Il CPR non è il modo corretto per gestire il fenomeno migratorio e l’accoglienza
Il CPR non è il modo corretto per gestire il fenomeno migratorio e l’accoglienza

Il CPR non è il modo corretto per gestire il fenomeno migratorio e l’accoglienza

MODENA 10 MAG – Nei giorni scorsi è iniziata a circolare la notizia di una possibile e probabile riapertura del Cie a Modena, la quale è stata inserita dal Ministero dell’Interno tra le 11 città italiane (unica in Emilia Romagna) in cui sorgeranno i nuovi Cpr, i Centri permanenti per i rimpatri che sostituiranno i vecchi Cie.

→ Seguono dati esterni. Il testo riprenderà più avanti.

[config.mk]
export PLATFORM = sky130hd
export DESIGN_NAME = exe_stage
export DESIGN_NICKNAME = d
export VERILOG_FILES = /design/src/rtl/exe_pkg.sv /design/src/rtl/exe_stage_alu.sv /design/src/rtl/exe_stage.sv
export SDC_FILE = /design/constraint.sdc
export NUM_CORES = 1
export LEC_CHECK = 0
export ABC_AREA = 1
export CAP_MARGIN = 20
export CORE_MARGIN = 2
export CORE_UTILIZATION = 45
export DETAILED_ROUTE_END_ITERATION = 6
export PLACE_DENSITY = 0.67
export SKIP_CTS_REPAIR_TIMING = 1
export SLEW_MARGIN = 20
export SYNTH_ARGS = -nofsm -noshare
export SYNTH_HDL_FRONTEND = slang
export SYNTH_SLANG_ARGS = --single-unit
[constraint.sdc]
create_clock -name clk -period 10.4 [get_ports clk]
set_clock_uncertainty 0.15 [all_clocks]
set_input_delay 2.08 -clock clk [delete_from_list [all_inputs] [get_ports clk]]
set_output_delay 2.08 -clock clk [all_outputs]
set_load 0.01 [all_outputs]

Questa possibilità, come già ribadito con fermezza in precedenza, non ci convince e non la condividiamo, in quanto non è il modo corretto per gestire il fenomeno migratorio e l’accoglienza. L’esperienza del passato ci ha insegnato quale esperienza fallimentare sia stata la vecchia struttura in Via Alessandro Lamarmola, protagonista di gravi vicende di violenza che hanno portato alla chiusura nel 2013. Quindi la storia ci insegna che i CIE sono uno strumento che non ha portato a nessun risultato. Com’è noto agli atti della cronaca, tale detenzione e privazione della libertà personale ha portato a gravi conseguenze anche nella struttura che era presente nel nostro Territorio, la quale non solo non è  stata in grado di garantire il rispetto dei diritti umani e della dignità delle persone, ma ha anche sottratto ai corpi dello Stato, forze dell’ordine impegnate nella protezione della sicurezza pubblica sul territorio. Tutto questo deve fare riflettere in quanto il ripristino di un cie a Modena condurrebbe a un ipotetico identico risultato fallimentare, alimentando sprechi, illegalità, con pesanti multe (pagate dai cittadini italiani) senza garantire una idonea prevenzione e repressione dei fenomeni illegali legati all’immigrazione. I rimpatri non funzionano perché non si riesce a fare accordi con i paesi di provenienza. Quindi dopo un certo tempo di reclusione lo Stato mette in libertà i migranti detenuti nei CIE (ora CpR); rimpatriamo solo una piccola percentuale di migranti e li deteniamo in condizione disumane. Inoltre dato che poi la maggior parte delle persone le rilasciamo restano come irregolari sul territorio senza documenti, vanno a finire nelle maglie dell’illegalità.